Step 3 – Extracting sense labels

The Emoji Dictionary lists sense labels for each emoji which were obtained through its crowdsourced data collection platform, while the Unicode Consortium lists intended meanings for each emoji as keywords, but without any part-of-speech tags. The two resources thus carry complementary information about emoji meanings necessary to create a sense label. EmojiNet follows the procedure illustrated in Figure 2 to extract emoji sense labels using the two resources. For each emoji, EmojiNet extracts all the emoji sense labels listed in The Emoji Dictionary. This resulted in a total of 31,944 sense labels. For each of the 6,057 keywords for emoji listed in the Unicode Consortium website, it then generates three sense labels using the three part-of-speech tags; noun, verb, and adjective. That means, for a keyword listed in the Unicode Consortium website such as face, EmojiNet generates the three sense labels face(N), face(V), and face(A) as shown in Figure 2. We selected only three part-of-speech tags as they were the only part-of-speech tags supported by The Emoji Dictionary and other emoji sense inventories (?).

Following the above step, a total of 18,171 sense labels for the 6,057 keywords are created. Next, EmojiNet combines the sense labels from the two resources into a pool of sense labels, totaling 50,115 sense labels in the pool. However, not all senses in the pool of sense labels are valid. For example, the sense label face(A) is invalid as the word face cannot be used as an adjective in the English language. To filter out invalid sense labels from the sense label pool, EmojiNet validates each sense label in the pool against the valid sense labels in BabelNet sense inventory. During this validation process, a total of 21,779 sense labels were discarded from the sense label pool where 10,848 of them were extracted from The Emoji Dictionary and 10,931 of them were generated from the Unicode Consortium keywords. The above filtering step leaves 28,336 valid sense labels in the sense label pool. We also noticed that there are a lot of sense labels in the pool that do not represent valid meanings for certain emoji. For example, for the emoji emoji, thus we remove such instances. Most of such invalid sense labels were extracted from The Emoji Dictionary, and due to non availability of input validation methods in The Emoji Dictionary website, those being ended up adding to Emoji Dictionary’s sense inventory. With the help of two human annotators, we were able to remove a total of 15,432 such sense labels. The remaining 12,904 sense labels are ready to be assigned their sense definitions using BabelNet, as described next.

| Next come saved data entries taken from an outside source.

Context: an optimization exercise on an open-source flow, tuned for small area and a short achievable clock period. The choices shown serve that exercise and are no tape-out recipe.

== old ==
## fpu_addmul
module fpu_addmul(
  input  wire        clk,
  input  wire        op,      
  input  wire [31:0] s,
  input  wire [31:0] t,
  output wire [31:0] d
);
function [48:0] skl_carry;
  input [47:0] a;
  input [47:0] b;
  input        ci;
  reg   [48:0] cg, cp;
  integer i, k;
  begin
    cg = {a & b, ci};
    cp = {a ^ b, 1'b0};
    for (k = 0; k < 6; k = k + 1)
      for (i = 0; i < 49; i = i + 1)
        if (((i >> k) & 1) == 1) begin
          cg[i] = cg[i] | (cp[i] & cg[((i >> k) << k) - 1]);
          cp[i] = cp[i] & cp[((i >> k) << k) - 1];
        end
    skl_carry = cg;
  end
endfunction
function [4:0] lzc32;
  input [31:0] x;
  reg [15:0] v0, p0;
  reg [7:0]  v1; reg [15:0] p1;
  reg [3:0]  v2; reg [11:0] p2;
  reg [1:0]  v3; reg [7:0]  p3;
  integer k;
  begin
    for (k = 0; k < 16; k = k + 1) begin
      v0[k] = x[2*k+1] | x[2*k];
      p0[k] = ~x[2*k+1];
    end
    for (k = 0; k < 8; k = k + 1) begin
      v1[k] = v0[2*k+1] | v0[2*k];
      p1[2*k+1 -: 2] = v0[2*k+1] ? {1'b0, p0[2*k+1]} : {1'b1, p0[2*k]};
    end
    for (k = 0; k < 4; k = k + 1) begin
      v2[k] = v1[2*k+1] | v1[2*k];
      p2[3*k+2 -: 3] = v1[2*k+1] ? {1'b0, p1[4*k+3 -: 2]} : {1'b1, p1[4*k+1 -: 2]};
    end
    for (k = 0; k < 2; k = k + 1) begin
      v3[k] = v2[2*k+1] | v2[2*k];
      p3[4*k+3 -: 4] = v2[2*k+1] ? {1'b0, p2[6*k+5 -: 3]} : {1'b1, p2[6*k+2 -: 3]};
    end
    lzc32 = v3[1] ? {1'b0, p3[7:4]} : {1'b1, p3[3:0]};
  end
endfunction
wire [7:0]  es = s[30:23], et = t[30:23];
  ...
Size: ~3700 cells after synthesis, about 160 flip-flops, ~31000 um2 of cells after synthesis.
export LEC_CHECK = 0
export CAP_MARGIN = 20
export CORE_MARGIN = 2
export CORE_UTILIZATION = 40
export CTS_BUF_LIST = sky130_fd_sc_hd__clkbuf_4 sky130_fd_sc_hd__clkbuf_8
export SLEW_MARGIN = 20
export SYNTH_HIERARCHICAL = 1
export TNS_END_PERCENT = 5
create_clock -name core_clock -period 13.0 [get_ports {clk}]
standard.sh (not shown) runs the stock make flow with config.mk's settings and CLKGATE_MAP_FILE= SYNTH_SCRIPT=/design/flow/synth_recipe.tcl, a recipe that flattens the netlist after the stock synthesis.
==> flow/flow/run.sh <==
#!/bin/bash
set -euo pipefail
export SETUP_SLACK_MARGIN=7
export BUFFER_PORTS_ARGS="-buffer_cell sky130_fd_sc_hd__buf_2"
bash standard.sh > standard.log 2>&1
## Diff of input files: new against old
diff --git a/flow/design.v b/flow/design.v
--- a/flow/design.v
+++ b/flow/design.v
@@ -1727,22 +1727,20 @@
 endfunction
 wire [7:0]  es = s[30:23], et = t[30:23];
 wire [22:0] ms = s[22:0],  mt = t[22:0];
 wire [48:0] cmp_c = skl_carry({17'd0, t[30:0]}, {17'd0, ~s[30:0]}, 1'b1);
 wire        sgt = ~cmp_c[31];             
 wire        eqm = s[30:0] == t[30:0];
-wire [48:0] cmp_d = skl_carry({17'd0, s[30:0]}, {17'd0, ~t[30:0]}, 1'b1);
-wire        sge = cmp_d[31];
+wire [31:0] g_a = sgt ? s : t;
 wire [31:0] l_a = sgt ? t : s;
 wire        is_add = s[31] == t[31];
 wire [48:0] dst_c = skl_carry({40'd0, es}, {40'd0, ~et}, 1'b1);
 wire [48:0] dts_c = skl_carry({40'd0, et}, {40'd0, ~es}, 1'b1);
 wire [7:0]  dst = es ^ ~et ^ dst_c[7:0];
 wire [7:0]  dts = et ^ ~es ^ dts_c[7:0];
 wire        ege = dst_c[8];               
-wire [31:0] g_a = {sgt ? s[31] : t[31], ege ? es : et, sge ? ms : mt};
 wire [26:0] l27_st = {2'b01, mt, 2'b00} >> dst[4:0];    
 wire [26:0] l27_ts = {2'b01, ms, 2'b00} >> dts[4:0];    
 wire [26:0] l27_a  = sgt ? l27_st : l27_ts;
 reg [31:0] pos, pot;
 integer j;
 always @* begin
@@ -1791,13 +1789,13 @@
   mst1_1  <= mst1_a;
   mst0_1  <= mst0_a;
   ovf1_1  <= esum >= 9'd381;
   ovf0_1  <= esum >= 9'd382;
   udf1    <= esum < 9'd127;
   nexp0_1 <= esum[7:0] - 8'd127;
-  lm1     <= sge ? mt : ms;
+  lm1     <= l_a[22:0];
 end
 wire        a_sign, a_rsh, a_sta, a_stb, a_inc, a_rinc, a_infa;
 wire [7:0]  a_e0;
 wire [4:0]  a_esub;
 wire [25:0] a_v, a_vsp;
 wire        a_sp;
Notes after the runs:
- new: PASS, flow complete, no timing, DRC or antenna violations
- Looking at overall routed net length, new sits 1.8 mm lower than old does.
- Relative to old, the final cell count measured on new has decreased slightly.
- Changes observed in new relative to old: number of placement rows decreased 1, flip-flop and latch area increased 39 um2.
- From old to new the numbers moved as follows: count of buffers not belonging to the clock network in the layout rose about 3.4%; starting density of the core about even; post-route cell area fell about 1.1%.
- Looking at detailed-routing iteration count for the pre-antenna-repair pass, new sits 1 above old.
- Re number of cells on the worst hold path: new is 2 up on old.
No functional check of the RTL was part of any run of this note.

==> static timing again, ports no longer ideal <==
The results above use ideal ports. As a check the final layouts listed here were re-extracted and re-timed, cells and wires unchanged. Step 1 (the two cells are an assumption about what drives the block):
set clk [get_ports {clk}]
set_driving_cell -lib_cell sky130_fd_sc_hd__clkbuf_16 $clk
set_driving_cell -lib_cell sky130_fd_sc_hd__buf_2 [delete_from_list [all_inputs] $clk]
Step 2, shift: input delay + t, output delay - t, t = (earliest + latest rising clock arrival at the registers) / 2. This alone moves slack from input paths to output paths. a / b / c = ideal / step 1 / step 2; a / b = the first two.
| run | t, ns | setup slack, ns | hold slack, ns | slew at the worst register clock pin (ns) |
|---|---|---|---|---|
| old | 0.555 | 6.746 / 6.746 / 6.368 | 0.591 / 0.591 / 0.591 | 0.12 / 0.12 |
| new | 0.560 | 6.833 / 6.833 / 6.627 | 0.654 / 0.654 / 0.654 | 0.11 / 0.11 |
After both steps setup and hold are still met in every run listed. For old, which loses most, drivers alone change the setup slack by 0.000 ns; drivers and shift together by -0.378 ns.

Figure 2: Using The Unicode Consortium and The Emoji Dictionary for Sense Label Filtering

Step 4 – Extracting and linking with BabelNet senses

For a given sense label, there could be multiple sense definitions available in BabelNet. For example, the current version of BabelNet lists 6 different sense definitions for the sense label laugh(noun). Thus, to select the most appropriate sense definition out of the multiple BabelNet sense definitions and link them with the sense labels extracted in Step 3, a Word Sense Disambiguation (WSD) task needs to be performed. To conduct this WSD task, we use the Manually Annotated Sub-Corpus (MASC)111111https://goo.gl/OeLc2F with a most frequent sense (MFS) baseline. We choose the MASC corpus because it is a balanced dataset that represents different text categories such as tweets, blogs, emails, etc. and Moro et al. have already annotated it using the BabelNet senses (?). A MFS baseline outputs the MFS calculated for each word with respect to a sense-annotated text corpus. Then the baseline assigns the MFS of a word as its correct word sense. We use a MFS-based WSD baseline due to the fact that MFS is a very strong, hard-to-beat baseline model for WSD tasks (?).

Figure 3 depicts the process of assigning BabelNet sense definitions to the sense labels in EmojiNet. We use the MASC annotations provided by Moro et al. to calculate the MFS of each word in the MASC corpus. Then, for all sense labels that are common for the MASC corpus and EmojiNet, we assign the calculated MFS for each of them as their corresponding sense definition and save their sense definitions in EmojiNet. However, not all sense labels in EmojiNet were assigned BabelNet senses in the above WSD task as several sense labels were not present in the MASC corpus. To assign sense definitions for those that were missed in the earlier WSD task, we defined a second WSD task based on the most popular sense (MPS) of each BabelNet sense. We define the MPS of a sense label as follows. For each BabelNet sense label , we take the count of all sense definitions BabelNet lists for . The MPS of is the BabelNet sense ID that has the highest number of definitions for . For sense labels that there are more than one MPS available in BabelNet, we manually assign the correct BabelNet sense ID. Once the MPS is calculated, those will be assigned to their corresponding sense labels in EmojiNet which were left out in the MFS-based WSD task.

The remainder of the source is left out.